● TASK BRIEF
Lines with the word "registers": copy all of them from the entries below.

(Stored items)
## src/lsm_pkg.sv

```systemverilog
// Shared constants, codes and types of the seed-mixing bounded random generator.
package lsm_pkg;

    // Datapath widths
    localparam int SEED_W     = 64;
    localparam int HALF_W     = SEED_W / 2;
    localparam int POS_W      = 32;
    localparam int VAL_W      = 31;
    localparam int DRAW_SHIFT = 24;
    localparam int DIV_BITS   = SEED_W - DRAW_SHIFT;
    localparam int DIV_CNT_W  = $clog2(DIV_BITS);
    localparam int CFG_IDX_W  = 1;

    // Mix step constants
    localparam logic [SEED_W-1:0] MIX_MUL = 64'd6364136223846793005;
    localparam logic [SEED_W-1:0] MIX_ADD = 64'd1442695040888963407;

    // Register indexes
    localparam logic [CFG_IDX_W-1:0] CFG_LAYER_SALT = 1'b0;
    localparam logic [CFG_IDX_W-1:0] CFG_WORLD_SEED = 1'b1;

    // Request codes
    localparam logic REQ_RESEED = 1'b0;
    localparam logic REQ_DRAW   = 1'b1;

    // Mix indexes that close a phase of a job
    localparam logic [2:0] BASE_LAST_MIX   = 3'd2;
    localparam logic [2:0] WORLD_LAST_MIX  = 3'd5;
    localparam logic [2:0] RESEED_LAST_MIX = 3'd3;

    typedef enum logic [3:0] {
        ST_IDLE,
        ST_DIV_INIT,
        ST_DIV,
        ST_MOD_FIX,
        ST_MIX_A,
        ST_MIX_A_WAIT,
        ST_MIX_B,
        ST_MIX_B_WAIT,
        ST_DONE
    } t_state;

    typedef enum logic [1:0] {
        JOB_DERIVE,
        JOB_RESEED,
        JOB_DRAW
    } t_job;

    // Operands of one multiply-add: a * b + c mod 2^64
    typedef struct packed {
        logic [SEED_W-1:0] a;
        logic [SEED_W-1:0] b;
        logic [SEED_W-1:0] c;
    } t_mul_op;

endpackage

```

## src/lsm_mul.sv

```systemverilog
// Iterative 64-bit wrapping multiply-add built on one 32x32 multiplier.
module lsm_mul (
    input  logic                       i_clk,
    input  logic                       i_rst_n,
    input  logic                       i_start,
    input  lsm_pkg::t_mul_op           i_op,
    output logic                       o_done,
    output logic [lsm_pkg::SEED_W-1:0] o_result
);
    import lsm_pkg::*;

    logic [SEED_W-1:0] r_a;
    logic [SEED_W-1:0] r_b;
    logic [SEED_W-1:0] r_acc;
    logic [SEED_W-1:0] r_pp;
    logic [1:0]        r_phase;
    logic              r_busy;
    logic              r_done;

    logic [HALF_W-1:0] ma;
    logic [HALF_W-1:0] mb;
    logic [SEED_W-1:0] prod;

    // Operand halves per phase: lo*lo, lo*hi, hi*lo (hi*hi falls off the top)
    always_comb begin
        case (r_phase)
            2'd0: begin
                ma = r_a[HALF_W-1:0];
                mb = r_b[HALF_W-1:0];
            end
            2'd1: begin
                ma = r_a[HALF_W-1:0];
                mb = r_b[SEED_W-1:HALF_W];
            end
            2'd2: begin
                ma = r_a[SEED_W-1:HALF_W];
                mb = r_b[HALF_W-1:0];
            end
            default: begin
                ma = '0;
                mb = '0;
            end
        endcase
    end

    assign prod = {{HALF_W{1'b0}}, ma} * {{HALF_W{1'b0}}, mb};

    // Sequencer: product registered, accumulated one phase later
    always_ff @(posedge i_clk) begin
        if (!i_rst_n) begin
            r_busy  <= 1'b0;
            r_done  <= 1'b0;
            r_phase <= 2'd0;
        end else begin
            r_done <= 1'b0;
            if (!r_busy) begin
                if (i_start) begin
                    r_a     <= i_op.a;
                    r_b     <= i_op.b;
                    r_acc   <= i_op.c;
                    r_phase <= 2'd0;
                    r_busy  <= 1'b1;
                end
            end else begin
                r_phase <= r_phase + 2'd1;
                r_pp    <= prod;
                case (r_phase)
                    2'd0: ;
                    2'd1: r_acc <= r_acc + r_pp;
                    2'd2: r_acc <= r_acc + {r_pp[HALF_W-1:0], {HALF_W{1'b0}}};
                    default: begin
                        r_acc  <= r_acc + {r_pp[HALF_W-1:0], {HALF_W{1'b0}}};
                        r_busy <= 1'b0;
                        r_done <= 1'b1;
                    end
                endcase
            end
        end
    end

    assign o_done   = r_done;
    assign o_result = r_acc;

endmodule

```

## src/lcg_seed_mix_bounded_rng.sv

```systemverilog
// Top level: seed derivation, chunk reseed and bounded draw around a shared multiplier.
// Reseed item: four mixes from accept to result.
// Draw item: bit-serial modulo, then one mix; each mix takes two multiply-adds.
// One item at a time: no new item is taken until the last result goes to the output register.
// A register write re-derives both mixed seeds; items wait meanwhile.
// Reset clears the registers and all seeds to zero, which is already consistent.
module lcg_seed_mix_bounded_rng (
    input  logic                          i_clk,
    input  logic                          i_rst_n,
    input  logic                          i_valid,
    output logic                          o_stall,
    input  logic                          i_req_type,
    input  logic signed [lsm_pkg::POS_W-1:0] i_pos_x,
    input  logic signed [lsm_pkg::POS_W-1:0] i_pos_z,
    input  logic [lsm_pkg::VAL_W-1:0]     i_bound,
    output logic                          o_valid,
    input  logic                          i_stall,
    output logic [lsm_pkg::VAL_W-1:0]     o_value,
    input  logic                          i_cfg_we,
    input  logic [lsm_pkg::CFG_IDX_W-1:0] i_cfg_idx,
    input  logic [lsm_pkg::SEED_W-1:0]    i_cfg_data
);
    import lsm_pkg::*;

    // Sequencer state
    t_state r_state, n_state;
    t_job   r_job, n_job;
    logic [2:0] r_idx, n_idx;
    logic   r_redo, n_redo;

    // Configuration and seeds
    logic [SEED_W-1:0] r_layer_salt, n_layer_salt;
    logic [SEED_W-1:0] r_world_seed, n_world_seed;
    logic [SEED_W-1:0] r_base, n_base;
    logic [SEED_W-1:0] r_world_mix, n_world_mix;
    logic [SEED_W-1:0] r_chunk, n_chunk;

    // Mix working registers
    logic [SEED_W-1:0] r_s, n_s;
    logic [SEED_W-1:0] r_t, n_t;

    // Item payload
    logic [POS_W-1:0] r_x, n_x;
    logic [POS_W-1:0] r_z, n_z;
    logic [VAL_W-1:0] r_bound, n_bound;

    // Modulo unit
    logic [DIV_BITS-1:0]  r_quo, n_quo;
    logic [VAL_W-1:0]     r_rem, n_rem;
    logic [DIV_CNT_W-1:0] r_cnt, n_cnt;
    logic                 r_neg, n_neg;
    logic [VAL_W-1:0]     r_result, n_result;

    // Output register
    logic             r_out_valid, n_out_valid;
    logic [VAL_W-1:0] r_value, n_value;

    // Multiplier link
    t_mul_op           mul_op;
    logic              mul_start;
    logic              mul_done;
    logic [SEED_W-1:0] mul_p;

    logic [SEED_W-1:0] addend;
    logic [DIV_BITS-1:0] sh;
    logic [VAL_W:0]      trial;
    logic [VAL_W:0]      trial_sub;
    logic                out_free;

    lsm_mul u_mul (
        .i_clk    (i_clk),
        .i_rst_n  (i_rst_n),
        .i_start  (mul_start),
        .i_op     (mul_op),
        .o_done   (mul_done),
        .o_result (mul_p)
    );

    assign o_stall  = (r_state != ST_IDLE) || r_redo || i_cfg_we;
    assign o_valid  = r_out_valid;
    assign o_value  = r_value;
    assign out_free = !r_out_valid || !i_stall;

    // Addend of the current mix
    always_comb begin
        case (r_job)
            JOB_DERIVE: addend = (r_idx <= BASE_LAST_MIX) ? r_layer_salt : r_base;
            JOB_RESEED: addend = r_idx[0] ? {{(SEED_W-POS_W){r_z[POS_W-1]}}, r_z}
                                          : {{(SEED_W-POS_W){r_x[POS_W-1]}}, r_x};
            JOB_DRAW:   addend = r_world_mix;
            default:    addend = '0;
        endcase
    end

    // Multiplier operands: t = s*M + C, then s' = s*t + addend
    always_comb begin
        mul_op.a = r_s;
        if (r_state == ST_MIX_A) begin
            mul_op.b = MIX_MUL;
            mul_op.c = MIX_ADD;
        end else begin
            mul_op.b = r_t;
            mul_op.c = addend;
        end
    end

    // Draw: seed shifted right arithmetically, one restoring step per cycle
    assign sh        = r_chunk[SEED_W-1:DRAW_SHIFT];
    assign trial     = {r_rem, r_quo[DIV_BITS-1]};
    assign trial_sub = trial - {1'b0, r_bound};

    // Next state and datapath
    always_comb begin
        n_state      = r_state;
        n_job        = r_job;
        n_idx        = r_idx;
        n_redo       = r_redo;
        n_layer_salt = r_layer_salt;
        n_world_seed = r_world_seed;
        n_base       = r_base;
        n_world_mix  = r_world_mix;
        n_chunk      = r_chunk;
        n_s          = r_s;
        n_t          = r_t;
        n_x          = r_x;
        n_z          = r_z;
        n_bound      = r_bound;
        n_quo        = r_quo;
        n_rem        = r_rem;
        n_cnt        = r_cnt;
        n_neg        = r_neg;
        n_result     = r_result;
        n_out_valid  = r_out_valid;
        n_value      = r_value;
        mul_start    = 1'b0;

        if (r_out_valid && !i_stall) begin
            n_out_valid = 1'b0;
        end

        case (r_state)
            ST_IDLE: begin
                if (r_redo) begin
                    n_redo  = 1'b0;
                    n_job   = JOB_DERIVE;
                    n_s     = r_layer_salt;
                    n_idx   = 3'd0;
                    n_state = ST_MIX_A;
                end else if (i_valid && !o_stall) begin
                    n_x     = i_pos_x;
                    n_z     = i_pos_z;
                    n_bound = i_bound;
                    n_idx   = 3'd0;
                    if (i_req_type == REQ_RESEED) begin
                        n_job   = JOB_RESEED;
                        n_s     = r_world_mix;
                        n_state = ST_MIX_A;
                    end else begin
                        n_job   = JOB_DRAW;
                        n_state = ST_DIV_INIT;
                    end
                end
            end
            ST_DIV_INIT: begin
                n_neg   = r_chunk[SEED_W-1];
                n_quo   = r_chunk[SEED_W-1] ? (~sh + 1'b1) : sh;
                n_rem   = '0;
                n_cnt   = '0;
                n_state = ST_DIV;
            end
            ST_DIV: begin
                n_rem = (trial >= {1'b0, r_bound}) ? trial_sub[VAL_W-1:0]
                                                   : trial[VAL_W-1:0];
                n_quo = r_quo << 1;
                n_cnt = r_cnt + 1'b1;
                if (r_cnt == DIV_CNT_W'(DIV_BITS - 1)) begin
                    n_state = ST_MOD_FIX;
                end
            end
            ST_MOD_FIX: begin
                if (r_bound == '0) begin
                    n_result = '0;
                end else if (r_neg && r_rem != '0) begin
                    n_result = r_bound - r_rem;
                end else begin
                    n_result = r_rem;
                end
                n_s     = r_chunk;
                n_state = ST_MIX_A;
            end
            ST_MIX_A: begin
                mul_start = 1'b1;
                n_state   = ST_MIX_A_WAIT;
            end
            ST_MIX_A_WAIT: begin
                if (mul_done) begin
                    n_t     = mul_p;
                    n_state = ST_MIX_B;
                end
            end
            ST_MIX_B: begin
                mul_start = 1'b1;
                n_state   = ST_MIX_B_WAIT;
            end
            ST_MIX_B_WAIT: begin
                if (mul_done) begin
                    n_s     = mul_p;
                    n_idx   = r_idx + 3'd1;
                    n_state = ST_MIX_A;
                    case (r_job)
                        JOB_DERIVE: begin
                            if (r_idx == BASE_LAST_MIX) begin
                                n_base = mul_p;
                                n_s    = r_world_seed;
                            end
                            if (r_idx == WORLD_LAST_MIX) begin
                                n_world_mix = mul_p;
                                n_state     = ST_IDLE;
                            end
                        end
                        JOB_RESEED: begin
                            if (r_idx == RESEED_LAST_MIX) begin
                                n_chunk  = mul_p;
                                n_result = '0;
                                n_state  = ST_DONE;
                            end
                        end
                        default: begin
                            n_chunk = mul_p;
                            n_state = ST_DONE;
                        end
                    endcase
                end
            end
            ST_DONE: begin
                if (out_free) begin
                    n_out_valid = 1'b1;
                    n_value     = r_result;
                    n_state     = ST_IDLE;
                end
            end
            default: n_state = ST_IDLE;
        endcase

        // Register writes restart the seed derivation
        if (i_cfg_we) begin
            n_redo = 1'b1;
            case (i_cfg_idx)
                CFG_LAYER_SALT: n_layer_salt = i_cfg_data;
                CFG_WORLD_SEED: n_world_seed = i_cfg_data;
                default:        n_redo = r_redo;
            endcase
        end
    end

    // Control and state registers
    always_ff @(posedge i_clk) begin
        if (!i_rst_n) begin
            r_state      <= ST_IDLE;
            r_job        <= JOB_DERIVE;
            r_idx        <= 3'd0;
            r_redo       <= 1'b0;
            r_layer_salt <= '0;
            r_world_seed <= '0;
            r_base       <= '0;
            r_world_mix  <= '0;
            r_chunk      <= '0;
            r_out_valid  <= 1'b0;
            r_cnt        <= '0;
        end else begin
            r_state      <= n_state;
            r_job        <= n_job;
            r_idx        <= n_idx;
            r_redo       <= n_redo;
            r_layer_salt <= n_layer_salt;
            r_world_seed <= n_world_seed;
            r_base       <= n_base;
            r_world_mix  <= n_world_mix;
            r_chunk      <= n_chunk;
            r_out_valid  <= n_out_valid;
            r_cnt        <= n_cnt;
        end
    end

    // Payload registers
    always_ff @(posedge i_clk) begin
        r_s      <= n_s;
        r_t      <= n_t;
        r_x      <= n_x;
        r_z      <= n_z;
        r_bound  <= n_bound;
        r_quo    <= n_quo;
        r_rem    <= n_rem;
        r_neg    <= n_neg;
        r_result <= n_result;
        r_value  <= n_value;
    end

    // Checks
    assert property (@(posedge i_clk) disable iff (!i_rst_n)
        mul_done |-> (r_state == ST_MIX_A_WAIT || r_state == ST_MIX_B_WAIT))
        else $error("multiplier finished outside a wait state");

    assert property (@(posedge i_clk) disable iff (!i_rst_n)
        (i_valid && !o_stall) |=> (r_state == ST_MIX_A || r_state == ST_DIV_INIT))
        else $error("accepted item did not start work");

    assert property (@(posedge i_clk) disable iff (!i_rst_n)
        $rose(r_out_valid) |-> $past(r_state) == ST_DONE)
        else $error("result shown without finishing an item");

    assert property (@(posedge i_clk) disable iff (!i_rst_n)
        (r_state == ST_DONE && r_job == JOB_DRAW && r_bound != '0) |-> r_result < r_bound)
        else $error("drawn value not below bound");

endmodule

```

● FINAL ANSWER
// Reset clears the registers and all seeds to zero, which is already consistent.
    // Mix working registers
    // Control and state registers
    // Payload registers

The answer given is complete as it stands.